What is required — Exactly retype the lines of the material from its first line to the line with "synth-seq-cells = 2335", including both.

++++ Dataset extract

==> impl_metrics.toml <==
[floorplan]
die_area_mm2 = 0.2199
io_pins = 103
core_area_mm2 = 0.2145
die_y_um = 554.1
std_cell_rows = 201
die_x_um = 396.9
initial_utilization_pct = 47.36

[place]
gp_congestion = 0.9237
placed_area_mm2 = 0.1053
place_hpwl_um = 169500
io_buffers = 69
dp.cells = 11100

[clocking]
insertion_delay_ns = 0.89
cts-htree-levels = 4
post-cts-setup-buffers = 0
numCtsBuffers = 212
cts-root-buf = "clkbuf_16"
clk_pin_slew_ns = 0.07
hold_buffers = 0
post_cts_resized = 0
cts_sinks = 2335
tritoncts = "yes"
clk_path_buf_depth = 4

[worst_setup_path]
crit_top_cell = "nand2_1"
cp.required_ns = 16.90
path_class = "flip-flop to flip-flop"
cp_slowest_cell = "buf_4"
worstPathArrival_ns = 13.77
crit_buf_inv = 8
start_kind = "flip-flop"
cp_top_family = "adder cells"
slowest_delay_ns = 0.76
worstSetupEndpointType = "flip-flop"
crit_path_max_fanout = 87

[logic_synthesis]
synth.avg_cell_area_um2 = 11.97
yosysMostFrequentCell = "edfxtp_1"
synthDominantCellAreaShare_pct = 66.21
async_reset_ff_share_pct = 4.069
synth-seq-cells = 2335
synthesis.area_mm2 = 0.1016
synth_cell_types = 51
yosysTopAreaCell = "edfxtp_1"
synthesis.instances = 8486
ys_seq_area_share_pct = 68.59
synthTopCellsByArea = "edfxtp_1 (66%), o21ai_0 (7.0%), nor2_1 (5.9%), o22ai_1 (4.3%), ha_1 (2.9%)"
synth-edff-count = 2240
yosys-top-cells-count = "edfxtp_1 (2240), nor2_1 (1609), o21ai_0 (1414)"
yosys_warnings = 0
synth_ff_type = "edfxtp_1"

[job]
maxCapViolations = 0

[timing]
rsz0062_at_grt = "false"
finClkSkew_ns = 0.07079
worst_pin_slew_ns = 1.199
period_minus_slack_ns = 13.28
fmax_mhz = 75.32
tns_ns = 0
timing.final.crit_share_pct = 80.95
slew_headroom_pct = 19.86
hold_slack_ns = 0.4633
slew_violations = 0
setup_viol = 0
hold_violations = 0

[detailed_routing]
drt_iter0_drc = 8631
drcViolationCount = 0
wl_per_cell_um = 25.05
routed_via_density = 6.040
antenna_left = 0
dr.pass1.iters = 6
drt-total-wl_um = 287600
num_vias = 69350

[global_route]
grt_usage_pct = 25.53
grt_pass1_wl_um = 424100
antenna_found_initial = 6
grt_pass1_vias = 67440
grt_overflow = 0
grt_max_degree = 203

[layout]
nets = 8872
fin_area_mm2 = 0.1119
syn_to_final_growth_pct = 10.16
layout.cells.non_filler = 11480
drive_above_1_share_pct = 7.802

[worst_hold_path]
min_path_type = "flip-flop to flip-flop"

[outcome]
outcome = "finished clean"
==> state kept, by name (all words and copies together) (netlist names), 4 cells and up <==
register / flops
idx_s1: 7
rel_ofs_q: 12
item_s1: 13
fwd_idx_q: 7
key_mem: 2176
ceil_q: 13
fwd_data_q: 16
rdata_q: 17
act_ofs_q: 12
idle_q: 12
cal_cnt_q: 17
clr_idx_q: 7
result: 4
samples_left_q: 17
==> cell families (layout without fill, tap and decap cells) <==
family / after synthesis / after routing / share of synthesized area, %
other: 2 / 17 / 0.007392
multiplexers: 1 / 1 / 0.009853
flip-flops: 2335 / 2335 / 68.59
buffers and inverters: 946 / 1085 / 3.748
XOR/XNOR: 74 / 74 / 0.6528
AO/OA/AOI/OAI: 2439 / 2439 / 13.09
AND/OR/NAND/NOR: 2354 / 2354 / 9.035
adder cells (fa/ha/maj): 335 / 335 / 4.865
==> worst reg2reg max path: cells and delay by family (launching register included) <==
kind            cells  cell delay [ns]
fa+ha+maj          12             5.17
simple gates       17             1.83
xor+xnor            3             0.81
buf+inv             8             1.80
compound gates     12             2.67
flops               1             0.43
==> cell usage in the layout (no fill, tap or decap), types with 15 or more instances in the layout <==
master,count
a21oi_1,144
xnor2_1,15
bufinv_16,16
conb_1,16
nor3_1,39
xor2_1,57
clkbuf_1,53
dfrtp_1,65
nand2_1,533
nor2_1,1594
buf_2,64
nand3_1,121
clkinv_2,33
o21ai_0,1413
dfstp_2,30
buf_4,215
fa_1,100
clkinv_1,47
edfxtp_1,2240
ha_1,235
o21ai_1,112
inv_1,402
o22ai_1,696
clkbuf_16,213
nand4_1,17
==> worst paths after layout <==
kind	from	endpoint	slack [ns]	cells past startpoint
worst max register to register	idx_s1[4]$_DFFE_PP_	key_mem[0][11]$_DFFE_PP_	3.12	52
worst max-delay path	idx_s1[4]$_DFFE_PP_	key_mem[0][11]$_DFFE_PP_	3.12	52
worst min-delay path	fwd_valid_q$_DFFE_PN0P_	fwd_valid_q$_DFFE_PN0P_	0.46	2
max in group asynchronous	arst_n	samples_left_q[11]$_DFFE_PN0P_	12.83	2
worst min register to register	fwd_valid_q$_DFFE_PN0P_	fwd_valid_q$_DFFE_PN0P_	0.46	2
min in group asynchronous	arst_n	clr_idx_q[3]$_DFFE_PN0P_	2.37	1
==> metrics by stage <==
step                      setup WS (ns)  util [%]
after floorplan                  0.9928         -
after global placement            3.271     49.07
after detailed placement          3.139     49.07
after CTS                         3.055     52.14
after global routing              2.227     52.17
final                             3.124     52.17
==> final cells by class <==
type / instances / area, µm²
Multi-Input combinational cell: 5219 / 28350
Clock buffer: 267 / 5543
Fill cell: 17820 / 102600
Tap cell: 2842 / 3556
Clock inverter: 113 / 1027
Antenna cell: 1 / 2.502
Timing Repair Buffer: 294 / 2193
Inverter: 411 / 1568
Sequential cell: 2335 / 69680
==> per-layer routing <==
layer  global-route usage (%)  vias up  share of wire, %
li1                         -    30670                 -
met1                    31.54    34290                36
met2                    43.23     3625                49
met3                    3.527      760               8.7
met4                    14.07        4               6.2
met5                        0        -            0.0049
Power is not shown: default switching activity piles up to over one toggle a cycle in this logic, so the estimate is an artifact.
## src/hdl/edc_pkg.sv

```systemverilog
// Shared types, constants and the step program of the exponential decay convolver.
// Used by edc_sequencer, exponential_decay_convolver and the testbench; depends on nothing else.
`timescale 1ns / 1ps
`default_nettype none

package edc_pkg;

    // Field widths of the streams, registers and internal words.
    localparam int unsigned SAMPLE_W = 16;
    localparam int unsigned OUT_W    = 48;
    localparam int unsigned WEIGHT_W = 24;
    localparam int unsigned DECAY_W  = 17;
    localparam int unsigned ACC_W    = 40;
    localparam int unsigned T_W      = 41;
    localparam int unsigned MUL_W    = 24;
    localparam int unsigned PROD_W   = 48;
    localparam int unsigned SUM_W    = 50;
    localparam int unsigned CFG_IDX_W  = 3;
    localparam int unsigned CFG_DATA_W = 24;
    localparam int unsigned PC_W     = 4;

    // Configuration register map.
    typedef enum logic [CFG_IDX_W-1:0] {
        REG_WEIGHT_ZERO = 3'd0,
        REG_WEIGHT_ONE  = 3'd1,
        REG_WEIGHT_TWO  = 3'd2,
        REG_WEIGHT_THREE = 3'd3,
        REG_DECAY_ZERO  = 3'd4,
        REG_DECAY_ONE   = 3'd5,
        REG_DECAY_TWO   = 3'd6,
        REG_DECAY_THREE = 3'd7
    } cfg_reg_t;

    // Operand pair for the shared multiplier.
    typedef enum logic [4:0] {
        MUL_NONE = 5'b00001,
        MUL_TL   = 5'b00010,
        MUL_TH   = 5'b00100,
        MUL_AL   = 5'b01000,
        MUL_AH   = 5'b10000
    } mul_sel_t;

    // How the step counter moves after a step.
    typedef enum logic [2:0] {
        SEQ_NEXT = 3'b001,
        SEQ_LOOP = 3'b010,
        SEQ_END  = 3'b100
    } seq_t;

    // One control word of the step program.
    typedef struct packed {
        logic     t_en;     // t = acc[k] + previous sample
        mul_sel_t mul_sel;
        logic     part_en;  // keep the low partial product
        logic     u_en;     // join partial products of t * decay
        logic     a_en;     // add the new sample, saturate, write acc[k]
        logic     term_en;  // join partial products of acc * weight
        logic     sum_en;   // add the finished term to the running sum
        logic     fin;      // saturate the sum and load the output register
        seq_t     seq;
    } ctrl_t;

    localparam ctrl_t CTRL_IDLE = '{
        t_en: 1'b0, mul_sel: MUL_NONE, part_en: 1'b0, u_en: 1'b0, a_en: 1'b0,
        term_en: 1'b0, sum_en: 1'b0, fin: 1'b0, seq: SEQ_END
    };

    localparam logic [PC_W-1:0] PC_FIRST = 4'd0;
    localparam logic [PC_W-1:0] PC_FIN   = 4'd8;

    // The step program: steps 0 to 7 handle one component, step 8 closes the item.
    function automatic ctrl_t ucode(input logic [PC_W-1:0] pc);
        ctrl_t w;
        w = CTRL_IDLE;
        w.seq = SEQ_NEXT;
        case (pc)
            4'd0:
            begin
                w.t_en   = 1'b1;
                w.sum_en = 1'b1;
            end
            4'd1: w.mul_sel = MUL_TL;
            4'd2:
            begin
                w.mul_sel = MUL_TH;
                w.part_en = 1'b1;
            end
            4'd3: w.u_en = 1'b1;
            4'd4: w.a_en = 1'b1;
            4'd5: w.mul_sel = MUL_AL;
            4'd6:
            begin
                w.mul_sel = MUL_AH;
                w.part_en = 1'b1;
            end
            4'd7:
            begin
                w.term_en = 1'b1;
                w.seq     = SEQ_LOOP;
            end
            4'd8:
            begin
                w.fin = 1'b1;
                w.seq = SEQ_END;
            end
            default: w = CTRL_IDLE;
        endcase
        return w;
    endfunction

endpackage

`default_nettype wire

```

## src/hdl/exponential_decay_convolver.sv

```systemverilog
// Top level of the exponential decay convolver: handshakes, registers and datapath.
// Depends on edc_pkg and on edc_sequencer, which issues one control word per cycle unless held.
//
//  Channel   Direction  Transaction contents
//  s_axis    in         tdata = response_sample[15:0], tlast = last_sample
//  m_axis    out        tdata = model_value[47:0],     tlast = last_value
//  cfg       in         cfg_index selects weight 0..3 / decay 0..3, cfg_data is the value
//
// The block takes no new input until the closing step of the current one is done; each
// component runs eight steps of the program through the single shared 24 x 24 multiplier.
// Reset clears the accumulators, the previous sample, the weight and decay registers, the
// output valid flag and the sequencer. The next input is taken while a result waits in the
// output register; only the closing step stalls until that register is free.
`timescale 1ns / 1ps
`default_nettype none

module exponential_decay_convolver #(
    parameter int NUM_COMPONENTS = 4
) (
    input  wire logic        clk,
    input  wire logic        rst_n,
    input  wire logic        s_axis_tvalid,
    output logic             s_axis_tready,
    input  wire logic [15:0] s_axis_tdata,   // response_sample[15:0]
    input  wire logic        s_axis_tlast,
    output logic             m_axis_tvalid,
    input  wire logic        m_axis_tready,
    output logic [47:0]      m_axis_tdata,   // model_value[47:0]
    output logic             m_axis_tlast,
    input  wire logic        cfg_we,
    input  wire logic [2:0]  cfg_index,
    input  wire logic [23:0] cfg_data
);

    localparam int unsigned K_W = (NUM_COMPONENTS > 1) ? $clog2(NUM_COMPONENTS) : 1;
    localparam int unsigned ACC_W  = edc_pkg::ACC_W;
    localparam int unsigned PROD_W = edc_pkg::PROD_W;
    localparam int unsigned MUL_W  = edc_pkg::MUL_W;
    localparam int unsigned SUM_W  = edc_pkg::SUM_W;
    localparam int unsigned OUT_W  = edc_pkg::OUT_W;

    edc_pkg::ctrl_t    ctrl;
    logic [K_W-1:0]    comp;
    logic              busy;
    logic              in_fire;
    logic              out_free;
    logic              fin_fire;
    logic              hold;

    logic [edc_pkg::WEIGHT_W-1:0] weight_reg [NUM_COMPONENTS];
    logic [edc_pkg::DECAY_W-1:0]  decay_reg  [NUM_COMPONENTS];
    logic [ACC_W-1:0]             acc_reg    [NUM_COMPONENTS];
    logic [edc_pkg::SAMPLE_W-1:0] prev_reg;

    logic [edc_pkg::SAMPLE_W-1:0] samp_reg;
    logic                         last_reg;
    logic [edc_pkg::T_W-1:0]      t_reg;
    logic [PROD_W-1:0]            prod_reg;
    logic [PROD_W-1:0]            part_reg;
    logic [PROD_W-1:0]            w_reg;
    logic [ACC_W-1:0]             a_reg;
    logic [SUM_W-1:0]             sum_reg;

    logic                         out_valid_reg;
    logic [OUT_W-1:0]             out_data_reg;
    logic                         out_last_reg;

    logic [MUL_W-1:0]             mul_a;
    logic [MUL_W-1:0]             mul_b;
    logic [ACC_W+1:0]             a_sum;
    logic [ACC_W-1:0]             a_sat;
    logic [SUM_W-1:0]             total;

    assign in_fire  = s_axis_tvalid && s_axis_tready;
    assign out_free = !out_valid_reg || m_axis_tready;
    assign hold     = ctrl.fin && !out_free;
    assign fin_fire = ctrl.fin && out_free;

    assign s_axis_tready = !busy;
    assign m_axis_tvalid = out_valid_reg;
    assign m_axis_tdata  = out_data_reg;
    assign m_axis_tlast  = out_last_reg;

    edc_sequencer #(
        .NUM_COMPONENTS(NUM_COMPONENTS)
    ) u_seq (
        .clk   (clk),
        .rst_n (rst_n),
        .start (in_fire),
        .hold  (hold),
        .ctrl  (ctrl),
        .comp  (comp),
        .busy  (busy)
    );

    // Configuration registers; writes to components that are not built are dropped.
    always_ff @(posedge clk or negedge rst_n)
    begin
        if (!rst_n)
        begin
            for (int k = 0; k < NUM_COMPONENTS; k++)
            begin
                weight_reg[k] <= '0;
                decay_reg[k]  <= '0;
            end
        end
        else if (cfg_we)
        begin
            for (int k = 0; k < NUM_COMPONENTS; k++)
            begin
                if (cfg_index == 3'(edc_pkg::REG_WEIGHT_ZERO) + 3'(k))
                begin
                    weight_reg[k] <= cfg_data;
                end
                if (cfg_index == 3'(edc_pkg::REG_DECAY_ZERO) + 3'(k))
                begin
                    decay_reg[k] <= cfg_data[edc_pkg::DECAY_W-1:0];
                end
            end
        end
    end

    // Shared multiplier operands; the product is registered.
    always_comb
    begin
        mul_a = '0;
        mul_b = '0;
        case (ctrl.mul_sel)
            edc_pkg::MUL_TL:
            begin
                mul_a = t_reg[23:0];
                mul_b = {7'b0, decay_reg[comp]};
            end
            edc_pkg::MUL_TH:
            begin
                mul_a = {7'b0, t_reg[40:24]};
                mul_b = {7'b0, decay_reg[comp]};
            end
            edc_pkg::MUL_AL:
            begin
                mul_a = a_reg[23:0];
                mul_b = weight_reg[comp];
            end
            edc_pkg::MUL_AH:
            begin
                mul_a = {8'b0, a_reg[39:24]};
                mul_b = weight_reg[comp];
            end
            default:
            begin
                mul_a = '0;
                mul_b = '0;
            end
        endcase
    end

    // New accumulator value: decayed value plus the current sample, clipped to 40 bits.
    assign a_sum = {1'b0, w_reg[40:0]} + {10'b0, samp_reg, 16'b0};
    assign a_sat = (a_sum[ACC_W+1:ACC_W] != 2'b00) ? {ACC_W{1'b1}} : a_sum[ACC_W-1:0];
    assign total = sum_reg + {2'b0, w_reg};

    always_ff @(posedge clk)
    begin
        if (in_fire)
        begin
            samp_reg <= s_axis_tdata;
            last_reg <= s_axis_tlast;
        end
        if (ctrl.t_en)
        begin
            t_reg <= {1'b0, acc_reg[comp]} + {9'b0, prev_reg, 16'b0};
        end
        if (ctrl.mul_sel != edc_pkg::MUL_NONE)
        begin
            prod_reg <= mul_a * mul_b;
        end
        if (ctrl.part_en)
        begin
            part_reg <= prod_reg;
        end
        // The high partial product carries a 2^24 weight, so each join is a shift and add.
        if (in_fire)
        begin
            w_reg <= '0;
        end
        else if (ctrl.u_en)
        begin
            w_reg <= {prod_reg[40:0], 7'b0} + {24'b0, part_reg[40:17]};
        end
        else if (ctrl.term_en)
        begin
            w_reg <= {prod_reg[39:0], 8'b0} + {16'b0, part_reg[47:16]};
        end
        if (ctrl.a_en)
        begin
            a_reg <= a_sat;
        end
        if (in_fire)
        begin
            sum_reg <= '0;
        end
        else if (ctrl.sum_en)
        begin
            sum_reg <= total;
        end
        if (fin_fire)
        begin
            out_data_reg <= (total[SUM_W-1:OUT_W] != 2'b00) ? {OUT_W{1'b1}} : total[OUT_W-1:0];
            out_last_reg <= last_reg;
        end
    end

    // Curve state: accumulators and the previous sample; a last flag clears them.
    always_ff @(posedge clk or negedge rst_n)
    begin
        if (!rst_n)
        begin
            for (int k = 0; k < NUM_COMPONENTS; k++)
            begin
                acc_reg[k] <= '0;
            end
            prev_reg <= '0;
        end
        else if (fin_fire)
        begin
            if (last_reg)
            begin
                for (int k = 0; k < NUM_COMPONENTS; k++)
                begin
                    acc_reg[k] <= '0;
                end
                prev_reg <= '0;
            end
            else
            begin
                prev_reg <= samp_reg;
            end
        end
        else if (ctrl.a_en)
        begin
            acc_reg[comp] <= a_sat;
        end
    end

    always_ff @(posedge clk or negedge rst_n)
    begin
        if (!rst_n)
        begin
            out_valid_reg <= 1'b0;
        end
        else if (fin_fire)
        begin
            out_valid_reg <= 1'b1;
        end
        else if (m_axis_tready)
        begin
            out_valid_reg <= 1'b0;
        end
    end

endmodule

`default_nettype wire

```

## src/hdl/edc_sequencer.sv

```systemverilog
// Step counter and component counter that walk the step program of edc_pkg.
// Depends on edc_pkg for the control word type and the program table.
`timescale 1ns / 1ps
`default_nettype none

module edc_sequencer #(
    parameter int NUM_COMPONENTS = 4
) (
    input  wire logic                clk,
    input  wire logic                rst_n,
    input  wire logic                start,
    input  wire logic                hold,
    output edc_pkg::ctrl_t           ctrl,
    output logic [((NUM_COMPONENTS > 1) ? $clog2(NUM_COMPONENTS) : 1)-1:0] comp,
    output logic                     busy
);

    localparam int unsigned K_W = (NUM_COMPONENTS > 1) ? $clog2(NUM_COMPONENTS) : 1;
    localparam logic [K_W-1:0] K_LAST = K_W'(NUM_COMPONENTS - 1);

    logic                      busy_reg;
    logic [edc_pkg::PC_W-1:0]  pc_reg;
    logic [K_W-1:0]            k_reg;
    edc_pkg::ctrl_t            word;

    assign word = edc_pkg::ucode(pc_reg);
    assign ctrl = busy_reg ? word : edc_pkg::CTRL_IDLE;
    assign comp = k_reg;
    assign busy = busy_reg;

    always_ff @(posedge clk or negedge rst_n)
    begin
        if (!rst_n)
        begin
            busy_reg <= 1'b0;
            pc_reg   <= edc_pkg::PC_FIRST;
            k_reg    <= '0;
        end
        else if (!busy_reg)
        begin
            if (start)
            begin
                busy_reg <= 1'b1;
                pc_reg   <= edc_pkg::PC_FIRST;
                k_reg    <= '0;
            end
        end
        else if (!hold)
        begin
            case (word.seq)
                edc_pkg::SEQ_NEXT: pc_reg <= pc_reg + 1'b1;
                edc_pkg::SEQ_LOOP:
                begin
                    if (k_reg == K_LAST)
                    begin
                        pc_reg <= edc_pkg::PC_FIN;
                    end
                    else
                    begin
                        pc_reg <= edc_pkg::PC_FIRST;
                        k_reg  <= k_reg + 1'b1;
                    end
                end
                edc_pkg::SEQ_END: busy_reg <= 1'b0;
                default: busy_reg <= 1'b0;
            endcase
        end
    end

endmodule

`default_nettype wire

```

## config.mk

```make
export PLATFORM = sky130hd
export DESIGN_NAME = exponential_decay_convolver
export DESIGN_NICKNAME = d
export VERILOG_FILES = /design/src/hdl/edc_pkg.sv /design/src/hdl/exponential_decay_convolver.sv /design/src/hdl/edc_sequencer.sv
export SDC_FILE = /design/constraint.sdc
export NUM_CORES = 2
export LEC_CHECK = 0
export BUFFER_PORTS_ARGS = -buffer_cell sky130_fd_sc_hd__clkbuf_2
export CORE_MARGIN = 4
export CORE_UTILIZATION = 50
export CTS_CLUSTER_SIZE = 24
export DETAILED_ROUTE_END_ITERATION = 12
export GPL_ROUTABILITY_DRIVEN = 0
export HOLD_SLACK_MARGIN = 0.15
export PLACE_DENSITY = 0.75
export SYNTH_ARGS = -nofsm -noshare
export SYNTH_HDL_FRONTEND = slang
export SYNTH_SLANG_ARGS = --single-unit
```

## constraint.sdc

```tcl
create_clock -name clk -period 10.5 [get_ports clk]
set_clock_uncertainty 0.05 [all_clocks]
set_input_delay 1.05 -clock clk [delete_from_list [all_inputs] [get_ports clk]]
set_output_delay 1.05 -clock clk [all_outputs]
set_load 0.01 [all_outputs]
```

## After elaboration in Yosys (flattened, before gate mapping)

Index checks and enable logic that the tools add are counted.

- Register bits after elaboration: 689
- Input bits: 49
- Output and inout bits: 51
- Word-level logic and storage cells: 144

- Add/sub/neg operators: 7
- $mul: 1
- Order comparisons: 2
- Equal/unequal tests: 28
- Multiplexer cells: 46
- Bitwise operators: 1
- Reduce and logical (&&, ||, !) cells: 32

Operators by type and width:

| kind | number |
|---|---|
| 2-to-1 mux 160 bit | 3 |
| bitwise mux 160 bit | 1 |
| 2-to-1 mux 40 bit | 4 |
| 2-to-1 mux 48 bit | 2 |
| case mux 24 bit (4 select lines) | 1 |
| binary-select mux 40 bit (select 2 bit) | 1 |
| demux 40 bit (select 2 bit) | 1 |
| adder 50 x 48 -> 50 bit | 1 |
| adder 48 x 24 -> 48 bit | 1 |
| adder 48 x 32 -> 48 bit | 1 |
| binary-select mux 24 bit (select 2 bit) | 1 |
| multiplier 24 x 24 -> 48 bit | 1 |
| 2-to-1 mux 24 bit | 2 |
| case mux 24 bit (2 select lines) | 1 |
| adder 41 x 32 -> 42 bit | 1 |
| adder 40 x 32 -> 41 bit | 1 |
| binary-select mux 17 bit (select 2 bit) | 1 |
| 2-to-1 mux 17 bit | 2 |
| case mux 5 bit (4 select lines) | 1 |
| AND reduction 2 bit | 9 |
| == test 4 x 3 -> 1 bit, second input constant | 4 |
| 2-to-1 mux 16 bit | 1 |
| 2-to-1 mux 4 bit | 4 |
| 2-to-1 mux 15 bit | 1 |
| other kinds (34) | 71 |

## Depth between registers and ports, before layout

- Depth in word-level cells: 8
- Mapped depth: 37
- Depth with buffers taken out: 33

## Modules after synthesis

A second synthesis with hierarchy kept.

- Cells, all modules: 5225
- Area, all modules: 52462.8 µm²

By module, submodules not included:

| module | times used | cells an instance | area an instance (µm²) | sequential area each (µm²) |
|---|---|---|---|---|
| exponential_decay_convolver | 1 | 5149 | 51827.2 | 17311.6 |
| edc_sequencer | 1 | 76 | 635.6 | 175.2 |

## Worst setup path after synthesis

OpenSTA, ideal clock, no wires.

- Kind: register to register
- Start point: register u_seq.pc_reg[0] (netlist name)
- End point: register prod_reg[46], data pin
- Setup time: 262 ps
- Arrival time: 8791 ps
- Required time: 10188 ps
- Slack: 1397 ps
- Stages on the path, launching flop included: 36
- Cells stage by stage: dfrtp_1 inv_1 ha_1 nand2b_1 nor3_1 clkbuf_1 clkbuf_1 o21ai_0 nand2_1 clkbuf_1 nand2_1 fa_1 inv_1 fa_1 inv_1 fa_1 inv_1 fa_1 fa_1 fa_1 inv_1 fa_1 inv_1 ha_1 clkbuf_1 a21oi_1 o21ai_0 a31o_2 a31o_2 a31oi_1 o21bai_1 a31oi_1 o311ai_0 a31oi_1 a21oi_1 xor2_1

- Word-level cells in the longest chain between the ends: 7

RTL lines:

| element | RTL line | RTL |
|---|---|---|
| from (decl) | edc_sequencer.sv:22 | `logic [edc_pkg::PC_W-1:0] pc_reg;` |
| from (signal assigned) | edc_sequencer.sv:36 | `pc_reg <= edc_pkg::PC_FIRST;` |
| from (signal assigned) | edc_sequencer.sv:44 | `pc_reg <= edc_pkg::PC_FIRST;` |
| from (signal assigned) | edc_sequencer.sv:51 | `edc_pkg::SEQ_NEXT: pc_reg <= pc_reg + 1'b1;` |
| == test 4 x 3 -> 1 bit (tied with other cells) | edc_pkg.sv:76 | `case (pc)` |
| case mux 5 bit (4 select lines) (*) | edc_pkg.sv:76 |  |
| 2-to-1 mux 15 bit (*) | edc_sequencer.sv:27 | `assign ctrl = busy_reg ? word : edc_pkg::CTRL_IDLE;` |
| == test 5 bit (tied with other cells) | exponential_decay_convolver.sv:128 | `case (ctrl.mul_sel)` |
| OR reduction 2 bit (no line) | - |  |
| case mux 24 bit (2 select lines) | exponential_decay_convolver.sv:128 |  |
| multiplier 24 x 24 -> 48 bit (*) | exponential_decay_convolver.sv:175 | `prod_reg <= mul_a * mul_b;` |
| to (signal assigned) | exponential_decay_convolver.sv:175 |  |
| to (decl) | exponential_decay_convolver.sv:58 | `logic [PROD_W-1:0] prod_reg;` |

Every way passes the cells marked *; elsewhere a longest branch is shown, timed or not.
A chain may end at the register's enable or synchronous reset.

## Final worst setup path

- Start point: register u_seq.busy_reg, in the netlist u_seq.busy
- End point: register prod_reg[45], data pin

- Word-level cells in the longest chain between the ends: 5

RTL lines:

| element | RTL line | RTL |
|---|---|---|
| from (decl) | edc_sequencer.sv:21 | `logic busy_reg;` |
| from (signal assigned) | edc_sequencer.sv:35 | `busy_reg <= 1'b0;` |
| from (signal assigned) | edc_sequencer.sv:43 | `busy_reg <= 1'b1;` |
| from (signal assigned) | edc_sequencer.sv:64 | `edc_pkg::SEQ_END: busy_reg <= 1'b0;` |
| 2-to-1 mux 15 bit (*) | edc_sequencer.sv:27 |  |
| == test 5 bit (tied with other cells) | exponential_decay_convolver.sv:128 |  |
| OR reduction 2 bit (no line) | - |  |
| case mux 24 bit (2 select lines) | exponential_decay_convolver.sv:128 |  |
| multiplier 24 x 24 -> 48 bit (*) | exponential_decay_convolver.sv:175 |  |

Marked as above.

++++++++

Written response —
==> impl_metrics.toml <==
[floorplan]
die_area_mm2 = 0.2199
io_pins = 103
core_area_mm2 = 0.2145
die_y_um = 554.1
std_cell_rows = 201
die_x_um = 396.9
initial_utilization_pct = 47.36

[place]
gp_congestion = 0.9237
placed_area_mm2 = 0.1053
place_hpwl_um = 169500
io_buffers = 69
dp.cells = 11100

[clocking]
insertion_delay_ns = 0.89
cts-htree-levels = 4
post-cts-setup-buffers = 0
numCtsBuffers = 212
cts-root-buf = "clkbuf_16"
clk_pin_slew_ns = 0.07
hold_buffers = 0
post_cts_resized = 0
cts_sinks = 2335
tritoncts = "yes"
clk_path_buf_depth = 4

[worst_setup_path]
crit_top_cell = "nand2_1"
cp.required_ns = 16.90
path_class = "flip-flop to flip-flop"
cp_slowest_cell = "buf_4"
worstPathArrival_ns = 13.77
crit_buf_inv = 8
start_kind = "flip-flop"
cp_top_family = "adder cells"
slowest_delay_ns = 0.76
worstSetupEndpointType = "flip-flop"
crit_path_max_fanout = 87

[logic_synthesis]
synth.avg_cell_area_um2 = 11.97
yosysMostFrequentCell = "edfxtp_1"
synthDominantCellAreaShare_pct = 66.21
async_reset_ff_share_pct = 4.069
synth-seq-cells = 2335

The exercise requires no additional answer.